• **Task instructions**:
Here are the records. Write out exactly the lines between the one holding "In sequential cell" and the one holding "The highest wire", inclusive.

# # # # # # #

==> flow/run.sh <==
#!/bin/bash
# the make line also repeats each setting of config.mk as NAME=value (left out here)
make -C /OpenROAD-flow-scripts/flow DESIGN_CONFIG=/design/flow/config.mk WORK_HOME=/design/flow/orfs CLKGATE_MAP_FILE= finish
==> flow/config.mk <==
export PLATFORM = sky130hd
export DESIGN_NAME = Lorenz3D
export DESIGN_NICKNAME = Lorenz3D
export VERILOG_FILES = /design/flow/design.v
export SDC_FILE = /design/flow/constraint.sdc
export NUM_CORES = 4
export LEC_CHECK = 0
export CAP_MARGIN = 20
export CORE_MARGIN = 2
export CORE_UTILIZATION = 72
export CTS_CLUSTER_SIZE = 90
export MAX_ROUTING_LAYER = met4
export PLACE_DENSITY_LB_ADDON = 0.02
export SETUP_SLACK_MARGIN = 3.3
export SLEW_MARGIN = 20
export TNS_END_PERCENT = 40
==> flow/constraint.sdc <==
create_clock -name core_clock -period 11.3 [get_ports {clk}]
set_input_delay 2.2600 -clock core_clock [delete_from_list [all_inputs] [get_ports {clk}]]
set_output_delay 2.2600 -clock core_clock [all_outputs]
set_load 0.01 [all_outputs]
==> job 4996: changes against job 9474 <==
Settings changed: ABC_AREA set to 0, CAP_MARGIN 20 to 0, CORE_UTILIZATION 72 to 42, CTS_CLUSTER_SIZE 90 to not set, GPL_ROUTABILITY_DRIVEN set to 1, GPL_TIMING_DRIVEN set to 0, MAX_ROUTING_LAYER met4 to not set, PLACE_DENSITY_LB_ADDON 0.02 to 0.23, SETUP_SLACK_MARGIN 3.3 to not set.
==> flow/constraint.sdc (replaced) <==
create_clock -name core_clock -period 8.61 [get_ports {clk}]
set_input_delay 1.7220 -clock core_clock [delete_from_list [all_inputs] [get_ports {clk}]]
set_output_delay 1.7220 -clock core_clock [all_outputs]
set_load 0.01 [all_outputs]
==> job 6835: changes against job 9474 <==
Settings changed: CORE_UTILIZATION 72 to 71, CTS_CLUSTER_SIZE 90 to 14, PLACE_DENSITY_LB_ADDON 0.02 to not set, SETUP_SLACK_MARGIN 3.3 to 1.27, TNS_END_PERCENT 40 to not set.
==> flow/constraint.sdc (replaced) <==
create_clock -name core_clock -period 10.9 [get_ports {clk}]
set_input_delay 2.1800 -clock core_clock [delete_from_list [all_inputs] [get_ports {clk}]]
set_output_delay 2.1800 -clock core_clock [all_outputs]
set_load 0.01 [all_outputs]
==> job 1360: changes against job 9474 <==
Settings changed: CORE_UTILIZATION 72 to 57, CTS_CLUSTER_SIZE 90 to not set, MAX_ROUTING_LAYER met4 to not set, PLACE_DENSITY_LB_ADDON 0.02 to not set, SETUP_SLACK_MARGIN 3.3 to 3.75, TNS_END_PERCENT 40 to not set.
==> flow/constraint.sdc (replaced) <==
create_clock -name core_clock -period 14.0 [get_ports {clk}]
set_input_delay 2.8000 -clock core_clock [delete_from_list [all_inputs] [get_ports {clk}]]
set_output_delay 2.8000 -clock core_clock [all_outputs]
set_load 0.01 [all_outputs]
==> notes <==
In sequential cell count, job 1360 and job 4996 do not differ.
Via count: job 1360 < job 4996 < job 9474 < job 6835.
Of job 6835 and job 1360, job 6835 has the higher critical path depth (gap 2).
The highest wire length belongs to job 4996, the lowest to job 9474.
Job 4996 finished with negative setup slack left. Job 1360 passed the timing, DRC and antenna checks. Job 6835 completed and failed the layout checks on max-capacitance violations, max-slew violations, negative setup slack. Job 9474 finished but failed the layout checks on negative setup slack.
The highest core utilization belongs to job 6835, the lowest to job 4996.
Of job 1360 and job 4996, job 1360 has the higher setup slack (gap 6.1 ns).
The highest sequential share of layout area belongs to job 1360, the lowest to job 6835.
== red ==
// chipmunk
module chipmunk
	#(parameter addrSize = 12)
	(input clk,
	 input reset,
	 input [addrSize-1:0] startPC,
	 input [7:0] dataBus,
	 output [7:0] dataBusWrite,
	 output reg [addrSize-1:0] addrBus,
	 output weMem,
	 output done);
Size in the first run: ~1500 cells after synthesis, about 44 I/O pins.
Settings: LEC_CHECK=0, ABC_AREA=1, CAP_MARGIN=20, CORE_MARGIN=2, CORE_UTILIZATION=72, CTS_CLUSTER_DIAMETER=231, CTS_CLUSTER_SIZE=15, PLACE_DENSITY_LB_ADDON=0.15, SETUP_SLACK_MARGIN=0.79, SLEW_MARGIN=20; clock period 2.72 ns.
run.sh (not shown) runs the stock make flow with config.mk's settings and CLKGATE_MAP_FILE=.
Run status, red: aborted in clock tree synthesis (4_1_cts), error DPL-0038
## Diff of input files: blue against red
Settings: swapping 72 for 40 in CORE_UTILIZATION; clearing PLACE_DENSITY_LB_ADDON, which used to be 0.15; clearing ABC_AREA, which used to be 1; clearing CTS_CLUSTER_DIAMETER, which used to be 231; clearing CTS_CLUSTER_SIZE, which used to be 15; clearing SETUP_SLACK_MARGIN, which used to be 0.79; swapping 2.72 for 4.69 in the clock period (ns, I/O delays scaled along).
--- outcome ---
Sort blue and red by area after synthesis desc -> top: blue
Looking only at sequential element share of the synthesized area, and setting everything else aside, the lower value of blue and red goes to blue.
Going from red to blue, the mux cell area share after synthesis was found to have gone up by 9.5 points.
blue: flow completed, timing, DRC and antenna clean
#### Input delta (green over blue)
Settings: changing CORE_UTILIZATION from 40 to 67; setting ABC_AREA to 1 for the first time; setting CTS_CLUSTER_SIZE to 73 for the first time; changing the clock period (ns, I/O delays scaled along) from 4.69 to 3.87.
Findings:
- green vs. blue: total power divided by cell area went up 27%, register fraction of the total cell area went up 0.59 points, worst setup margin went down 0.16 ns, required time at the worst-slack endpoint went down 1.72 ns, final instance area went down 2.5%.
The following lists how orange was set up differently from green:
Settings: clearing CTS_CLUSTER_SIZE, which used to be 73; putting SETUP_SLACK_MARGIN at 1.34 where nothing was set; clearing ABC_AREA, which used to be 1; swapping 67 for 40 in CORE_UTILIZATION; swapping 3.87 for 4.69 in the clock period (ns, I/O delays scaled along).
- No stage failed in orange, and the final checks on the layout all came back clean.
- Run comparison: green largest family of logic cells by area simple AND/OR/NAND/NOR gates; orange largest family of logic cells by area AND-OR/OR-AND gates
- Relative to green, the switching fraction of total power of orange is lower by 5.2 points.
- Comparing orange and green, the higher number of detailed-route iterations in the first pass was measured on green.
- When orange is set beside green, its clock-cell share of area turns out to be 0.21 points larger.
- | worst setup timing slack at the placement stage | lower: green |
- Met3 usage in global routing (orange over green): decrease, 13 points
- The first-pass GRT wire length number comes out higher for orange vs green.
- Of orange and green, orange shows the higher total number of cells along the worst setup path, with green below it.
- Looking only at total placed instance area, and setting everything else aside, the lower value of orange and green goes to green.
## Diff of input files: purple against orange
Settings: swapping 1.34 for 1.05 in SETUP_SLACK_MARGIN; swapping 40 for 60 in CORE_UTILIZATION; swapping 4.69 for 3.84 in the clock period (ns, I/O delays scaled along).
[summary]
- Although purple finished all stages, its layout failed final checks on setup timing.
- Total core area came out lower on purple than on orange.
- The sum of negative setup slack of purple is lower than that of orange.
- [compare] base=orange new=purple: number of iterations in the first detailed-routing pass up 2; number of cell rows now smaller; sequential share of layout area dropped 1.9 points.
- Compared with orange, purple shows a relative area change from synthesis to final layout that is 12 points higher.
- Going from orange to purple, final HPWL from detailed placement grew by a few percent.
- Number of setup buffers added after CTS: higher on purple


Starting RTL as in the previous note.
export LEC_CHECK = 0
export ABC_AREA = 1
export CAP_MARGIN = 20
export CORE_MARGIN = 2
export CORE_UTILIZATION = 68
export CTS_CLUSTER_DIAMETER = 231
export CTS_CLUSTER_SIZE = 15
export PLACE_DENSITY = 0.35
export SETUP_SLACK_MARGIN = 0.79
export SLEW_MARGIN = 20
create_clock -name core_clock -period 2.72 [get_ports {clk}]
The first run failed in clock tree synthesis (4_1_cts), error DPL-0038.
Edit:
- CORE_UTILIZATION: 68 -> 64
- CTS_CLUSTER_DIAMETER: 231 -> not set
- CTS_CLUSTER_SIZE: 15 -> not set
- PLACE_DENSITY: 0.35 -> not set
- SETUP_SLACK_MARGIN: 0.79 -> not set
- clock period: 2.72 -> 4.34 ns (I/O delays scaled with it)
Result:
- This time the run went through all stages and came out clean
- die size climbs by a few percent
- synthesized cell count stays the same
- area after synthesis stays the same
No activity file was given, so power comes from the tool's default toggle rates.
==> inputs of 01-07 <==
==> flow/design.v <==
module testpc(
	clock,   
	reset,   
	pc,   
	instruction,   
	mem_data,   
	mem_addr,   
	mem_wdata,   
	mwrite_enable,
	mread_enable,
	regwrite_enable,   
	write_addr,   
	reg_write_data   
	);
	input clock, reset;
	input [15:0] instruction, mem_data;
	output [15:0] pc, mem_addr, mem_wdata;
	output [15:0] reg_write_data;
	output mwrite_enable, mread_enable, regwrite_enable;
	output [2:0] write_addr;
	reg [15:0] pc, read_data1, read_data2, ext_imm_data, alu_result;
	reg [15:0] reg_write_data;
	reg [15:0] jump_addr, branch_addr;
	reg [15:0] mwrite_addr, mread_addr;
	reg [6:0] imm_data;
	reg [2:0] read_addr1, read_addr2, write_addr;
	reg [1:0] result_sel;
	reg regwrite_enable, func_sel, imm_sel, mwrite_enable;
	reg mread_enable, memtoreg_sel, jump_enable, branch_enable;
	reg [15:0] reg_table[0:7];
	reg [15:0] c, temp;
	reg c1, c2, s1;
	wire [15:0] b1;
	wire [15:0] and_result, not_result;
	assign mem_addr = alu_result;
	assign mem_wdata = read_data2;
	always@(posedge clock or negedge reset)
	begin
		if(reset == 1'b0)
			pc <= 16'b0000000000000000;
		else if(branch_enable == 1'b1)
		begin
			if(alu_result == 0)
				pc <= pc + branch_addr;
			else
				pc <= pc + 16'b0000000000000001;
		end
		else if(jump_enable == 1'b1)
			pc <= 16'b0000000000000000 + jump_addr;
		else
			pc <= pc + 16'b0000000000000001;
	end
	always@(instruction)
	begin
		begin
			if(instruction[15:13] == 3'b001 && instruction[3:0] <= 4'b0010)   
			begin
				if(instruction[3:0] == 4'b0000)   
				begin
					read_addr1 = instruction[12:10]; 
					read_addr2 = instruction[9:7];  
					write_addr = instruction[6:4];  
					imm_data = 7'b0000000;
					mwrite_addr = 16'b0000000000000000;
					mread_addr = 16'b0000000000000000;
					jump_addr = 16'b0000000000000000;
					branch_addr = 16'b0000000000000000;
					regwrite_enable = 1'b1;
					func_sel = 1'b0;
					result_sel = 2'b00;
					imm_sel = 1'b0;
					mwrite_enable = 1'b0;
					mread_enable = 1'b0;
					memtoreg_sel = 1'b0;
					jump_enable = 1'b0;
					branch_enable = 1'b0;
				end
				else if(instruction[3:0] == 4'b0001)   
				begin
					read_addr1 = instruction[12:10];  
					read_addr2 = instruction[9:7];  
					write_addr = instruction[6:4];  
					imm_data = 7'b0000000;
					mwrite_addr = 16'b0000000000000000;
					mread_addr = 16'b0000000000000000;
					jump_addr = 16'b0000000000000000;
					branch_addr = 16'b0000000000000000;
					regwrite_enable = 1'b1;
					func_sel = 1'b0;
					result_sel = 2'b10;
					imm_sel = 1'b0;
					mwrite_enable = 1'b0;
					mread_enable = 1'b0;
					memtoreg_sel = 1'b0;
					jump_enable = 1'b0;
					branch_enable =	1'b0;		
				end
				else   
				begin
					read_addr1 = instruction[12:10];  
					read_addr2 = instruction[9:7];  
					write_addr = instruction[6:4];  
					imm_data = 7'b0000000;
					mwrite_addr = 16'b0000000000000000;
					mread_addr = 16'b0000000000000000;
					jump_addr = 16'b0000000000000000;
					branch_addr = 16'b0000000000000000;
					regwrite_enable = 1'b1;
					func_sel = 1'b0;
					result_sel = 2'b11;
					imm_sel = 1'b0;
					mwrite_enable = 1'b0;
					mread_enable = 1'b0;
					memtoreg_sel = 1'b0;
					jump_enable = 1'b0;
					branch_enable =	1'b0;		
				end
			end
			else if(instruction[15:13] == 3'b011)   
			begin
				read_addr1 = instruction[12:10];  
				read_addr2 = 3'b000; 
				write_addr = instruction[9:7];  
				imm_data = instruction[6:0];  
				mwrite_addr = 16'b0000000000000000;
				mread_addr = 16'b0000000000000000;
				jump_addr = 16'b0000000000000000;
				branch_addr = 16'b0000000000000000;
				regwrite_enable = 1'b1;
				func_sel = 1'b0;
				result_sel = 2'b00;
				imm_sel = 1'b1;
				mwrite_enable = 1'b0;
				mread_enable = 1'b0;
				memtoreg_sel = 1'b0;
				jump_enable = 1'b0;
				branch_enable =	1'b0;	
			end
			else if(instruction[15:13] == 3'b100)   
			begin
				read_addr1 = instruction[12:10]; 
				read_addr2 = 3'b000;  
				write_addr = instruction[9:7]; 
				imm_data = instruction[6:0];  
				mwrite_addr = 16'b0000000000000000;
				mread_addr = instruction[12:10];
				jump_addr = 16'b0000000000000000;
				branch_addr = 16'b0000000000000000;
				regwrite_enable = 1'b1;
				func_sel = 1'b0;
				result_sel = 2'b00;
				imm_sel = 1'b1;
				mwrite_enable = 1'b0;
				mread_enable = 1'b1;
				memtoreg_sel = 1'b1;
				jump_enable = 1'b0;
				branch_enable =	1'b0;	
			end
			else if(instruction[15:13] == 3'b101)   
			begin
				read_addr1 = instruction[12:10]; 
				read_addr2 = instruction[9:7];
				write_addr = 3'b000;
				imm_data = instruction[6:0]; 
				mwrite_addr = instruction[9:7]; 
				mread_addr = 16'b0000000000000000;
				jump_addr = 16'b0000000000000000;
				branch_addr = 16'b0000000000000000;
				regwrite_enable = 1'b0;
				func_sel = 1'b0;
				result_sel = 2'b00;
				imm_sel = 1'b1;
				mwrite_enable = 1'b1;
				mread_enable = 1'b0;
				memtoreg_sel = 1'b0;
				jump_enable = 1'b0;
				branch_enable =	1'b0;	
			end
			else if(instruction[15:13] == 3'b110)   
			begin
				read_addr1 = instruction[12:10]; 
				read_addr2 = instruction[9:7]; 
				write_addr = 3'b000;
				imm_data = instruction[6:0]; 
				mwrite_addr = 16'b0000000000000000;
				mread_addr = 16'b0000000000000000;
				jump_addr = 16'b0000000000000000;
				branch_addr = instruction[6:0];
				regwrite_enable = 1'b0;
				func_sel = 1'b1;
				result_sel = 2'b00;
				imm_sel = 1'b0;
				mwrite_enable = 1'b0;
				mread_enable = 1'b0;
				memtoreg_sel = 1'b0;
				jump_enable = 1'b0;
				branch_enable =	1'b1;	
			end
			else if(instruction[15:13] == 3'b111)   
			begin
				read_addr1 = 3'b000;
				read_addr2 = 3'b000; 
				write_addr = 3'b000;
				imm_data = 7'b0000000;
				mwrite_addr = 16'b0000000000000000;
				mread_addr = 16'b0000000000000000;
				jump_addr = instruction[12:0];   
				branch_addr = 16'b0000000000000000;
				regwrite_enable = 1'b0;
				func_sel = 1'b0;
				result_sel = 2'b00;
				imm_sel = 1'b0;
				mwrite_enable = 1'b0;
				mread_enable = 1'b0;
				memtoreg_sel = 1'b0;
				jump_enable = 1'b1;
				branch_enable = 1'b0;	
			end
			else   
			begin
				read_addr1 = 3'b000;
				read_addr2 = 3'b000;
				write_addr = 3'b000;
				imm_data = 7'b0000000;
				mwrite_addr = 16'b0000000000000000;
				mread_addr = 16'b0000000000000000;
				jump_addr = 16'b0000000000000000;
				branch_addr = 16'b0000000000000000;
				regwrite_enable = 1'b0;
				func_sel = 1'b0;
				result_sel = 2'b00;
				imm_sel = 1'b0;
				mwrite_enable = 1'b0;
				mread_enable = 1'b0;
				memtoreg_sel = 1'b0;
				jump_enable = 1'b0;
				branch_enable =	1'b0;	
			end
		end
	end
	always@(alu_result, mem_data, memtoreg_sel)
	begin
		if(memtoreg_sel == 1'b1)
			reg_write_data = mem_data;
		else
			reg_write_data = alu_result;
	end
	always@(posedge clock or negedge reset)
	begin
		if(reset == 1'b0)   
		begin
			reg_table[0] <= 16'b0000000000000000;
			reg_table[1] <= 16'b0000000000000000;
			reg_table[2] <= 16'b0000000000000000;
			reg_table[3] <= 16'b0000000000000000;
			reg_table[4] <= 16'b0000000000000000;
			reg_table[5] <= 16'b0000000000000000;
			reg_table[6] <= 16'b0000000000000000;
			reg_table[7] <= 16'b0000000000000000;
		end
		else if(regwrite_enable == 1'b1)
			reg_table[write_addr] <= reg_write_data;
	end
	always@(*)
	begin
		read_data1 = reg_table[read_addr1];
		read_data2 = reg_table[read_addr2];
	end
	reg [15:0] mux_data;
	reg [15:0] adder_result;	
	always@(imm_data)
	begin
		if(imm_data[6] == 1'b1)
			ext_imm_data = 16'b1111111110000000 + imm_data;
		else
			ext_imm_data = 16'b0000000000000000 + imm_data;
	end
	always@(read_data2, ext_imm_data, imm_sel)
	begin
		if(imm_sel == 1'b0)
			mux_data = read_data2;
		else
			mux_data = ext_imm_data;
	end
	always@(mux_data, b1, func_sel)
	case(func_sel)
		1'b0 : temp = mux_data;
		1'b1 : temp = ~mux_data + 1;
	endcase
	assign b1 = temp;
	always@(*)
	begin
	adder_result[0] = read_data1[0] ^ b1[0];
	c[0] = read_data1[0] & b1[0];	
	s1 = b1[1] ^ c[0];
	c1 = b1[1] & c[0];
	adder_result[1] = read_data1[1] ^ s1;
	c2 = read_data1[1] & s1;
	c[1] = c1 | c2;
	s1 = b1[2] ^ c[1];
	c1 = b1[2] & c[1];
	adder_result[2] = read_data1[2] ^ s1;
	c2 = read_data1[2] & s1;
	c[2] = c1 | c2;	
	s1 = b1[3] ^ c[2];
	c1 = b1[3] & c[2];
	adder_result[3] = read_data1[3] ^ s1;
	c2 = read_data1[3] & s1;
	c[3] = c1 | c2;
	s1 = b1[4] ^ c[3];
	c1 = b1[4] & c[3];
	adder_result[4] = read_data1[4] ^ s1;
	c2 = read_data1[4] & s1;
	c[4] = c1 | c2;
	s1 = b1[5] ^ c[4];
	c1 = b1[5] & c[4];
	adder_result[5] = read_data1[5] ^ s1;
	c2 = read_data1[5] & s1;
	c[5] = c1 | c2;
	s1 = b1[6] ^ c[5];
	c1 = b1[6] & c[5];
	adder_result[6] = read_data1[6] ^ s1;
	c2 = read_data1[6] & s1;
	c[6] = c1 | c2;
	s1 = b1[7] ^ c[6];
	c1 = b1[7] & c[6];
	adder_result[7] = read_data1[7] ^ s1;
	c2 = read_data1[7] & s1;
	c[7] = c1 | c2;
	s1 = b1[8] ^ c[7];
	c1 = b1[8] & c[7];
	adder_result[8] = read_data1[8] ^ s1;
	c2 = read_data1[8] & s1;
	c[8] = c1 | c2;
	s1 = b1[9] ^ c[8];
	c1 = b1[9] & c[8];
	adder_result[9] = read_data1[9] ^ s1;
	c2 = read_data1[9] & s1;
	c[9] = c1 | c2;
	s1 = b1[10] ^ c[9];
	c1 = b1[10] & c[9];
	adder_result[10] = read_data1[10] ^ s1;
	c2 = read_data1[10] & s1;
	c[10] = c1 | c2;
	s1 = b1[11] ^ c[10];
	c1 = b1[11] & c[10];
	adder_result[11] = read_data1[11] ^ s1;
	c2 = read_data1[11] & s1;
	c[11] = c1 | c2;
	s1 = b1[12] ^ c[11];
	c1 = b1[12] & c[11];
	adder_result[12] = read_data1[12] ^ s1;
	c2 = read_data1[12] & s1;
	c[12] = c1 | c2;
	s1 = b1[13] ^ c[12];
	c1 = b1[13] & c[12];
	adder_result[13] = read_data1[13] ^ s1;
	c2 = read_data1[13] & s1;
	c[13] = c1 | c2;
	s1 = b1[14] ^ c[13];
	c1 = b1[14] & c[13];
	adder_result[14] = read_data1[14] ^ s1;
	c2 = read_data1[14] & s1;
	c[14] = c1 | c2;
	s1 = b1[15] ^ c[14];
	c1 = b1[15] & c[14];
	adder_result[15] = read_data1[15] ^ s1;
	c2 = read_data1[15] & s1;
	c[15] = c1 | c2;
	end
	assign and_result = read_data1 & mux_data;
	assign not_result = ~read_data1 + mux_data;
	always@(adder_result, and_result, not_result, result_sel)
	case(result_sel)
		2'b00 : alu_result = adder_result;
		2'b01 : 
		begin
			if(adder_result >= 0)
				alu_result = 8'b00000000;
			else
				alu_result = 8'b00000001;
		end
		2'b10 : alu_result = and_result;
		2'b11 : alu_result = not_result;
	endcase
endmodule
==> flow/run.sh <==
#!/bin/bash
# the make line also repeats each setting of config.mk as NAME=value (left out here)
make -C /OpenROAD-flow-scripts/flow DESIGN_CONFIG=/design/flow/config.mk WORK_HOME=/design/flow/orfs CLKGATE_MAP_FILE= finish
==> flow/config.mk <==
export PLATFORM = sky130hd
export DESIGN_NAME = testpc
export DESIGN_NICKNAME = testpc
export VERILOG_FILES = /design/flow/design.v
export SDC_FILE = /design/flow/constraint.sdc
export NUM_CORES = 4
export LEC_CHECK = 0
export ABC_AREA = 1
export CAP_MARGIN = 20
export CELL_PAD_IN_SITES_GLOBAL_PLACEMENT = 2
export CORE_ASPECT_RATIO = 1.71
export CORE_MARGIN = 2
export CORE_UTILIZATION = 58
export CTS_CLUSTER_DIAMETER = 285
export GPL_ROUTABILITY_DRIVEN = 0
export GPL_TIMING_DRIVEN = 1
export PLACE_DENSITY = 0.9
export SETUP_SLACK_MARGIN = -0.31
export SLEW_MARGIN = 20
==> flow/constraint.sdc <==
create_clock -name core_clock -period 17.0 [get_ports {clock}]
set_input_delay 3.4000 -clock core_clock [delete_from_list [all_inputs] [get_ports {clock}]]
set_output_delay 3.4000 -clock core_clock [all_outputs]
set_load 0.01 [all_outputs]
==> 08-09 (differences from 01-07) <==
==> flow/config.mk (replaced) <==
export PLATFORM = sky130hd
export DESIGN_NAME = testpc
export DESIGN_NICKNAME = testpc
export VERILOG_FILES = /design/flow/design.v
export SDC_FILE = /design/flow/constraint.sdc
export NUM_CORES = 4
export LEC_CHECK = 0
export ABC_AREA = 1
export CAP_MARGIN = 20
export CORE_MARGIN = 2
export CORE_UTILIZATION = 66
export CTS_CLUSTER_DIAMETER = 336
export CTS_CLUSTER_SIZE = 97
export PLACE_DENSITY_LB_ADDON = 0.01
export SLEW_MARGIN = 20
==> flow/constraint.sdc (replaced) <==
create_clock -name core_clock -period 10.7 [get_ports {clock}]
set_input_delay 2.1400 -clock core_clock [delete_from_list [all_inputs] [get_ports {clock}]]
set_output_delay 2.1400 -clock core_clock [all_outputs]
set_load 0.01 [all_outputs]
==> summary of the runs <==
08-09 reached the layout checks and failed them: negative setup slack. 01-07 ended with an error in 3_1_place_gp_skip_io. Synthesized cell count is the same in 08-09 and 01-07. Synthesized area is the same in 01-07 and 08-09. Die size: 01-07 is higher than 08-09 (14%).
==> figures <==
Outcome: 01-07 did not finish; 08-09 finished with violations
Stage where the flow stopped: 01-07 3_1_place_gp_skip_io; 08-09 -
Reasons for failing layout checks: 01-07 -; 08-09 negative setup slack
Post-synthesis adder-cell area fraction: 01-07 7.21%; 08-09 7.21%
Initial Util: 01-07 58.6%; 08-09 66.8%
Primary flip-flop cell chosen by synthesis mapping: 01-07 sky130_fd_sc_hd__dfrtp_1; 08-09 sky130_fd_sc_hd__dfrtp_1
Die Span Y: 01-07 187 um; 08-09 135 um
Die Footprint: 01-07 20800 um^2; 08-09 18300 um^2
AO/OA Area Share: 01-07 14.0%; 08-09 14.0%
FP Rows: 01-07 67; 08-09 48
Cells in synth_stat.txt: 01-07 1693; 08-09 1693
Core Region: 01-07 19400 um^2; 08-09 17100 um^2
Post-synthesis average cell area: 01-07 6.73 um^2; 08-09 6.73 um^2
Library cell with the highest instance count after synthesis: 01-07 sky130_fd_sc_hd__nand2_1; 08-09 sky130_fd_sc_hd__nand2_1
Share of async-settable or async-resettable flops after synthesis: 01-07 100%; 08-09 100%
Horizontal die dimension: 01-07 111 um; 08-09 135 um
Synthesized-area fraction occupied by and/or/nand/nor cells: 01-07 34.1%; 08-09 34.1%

# # # # # # #

• **Answer section**:
In sequential cell count, job 1360 and job 4996 do not differ.
Via count: job 1360 < job 4996 < job 9474 < job 6835.
Of job 6835 and job 1360, job 6835 has the higher critical path depth (gap 2).
The highest wire length belongs to job 4996, the lowest to job 9474.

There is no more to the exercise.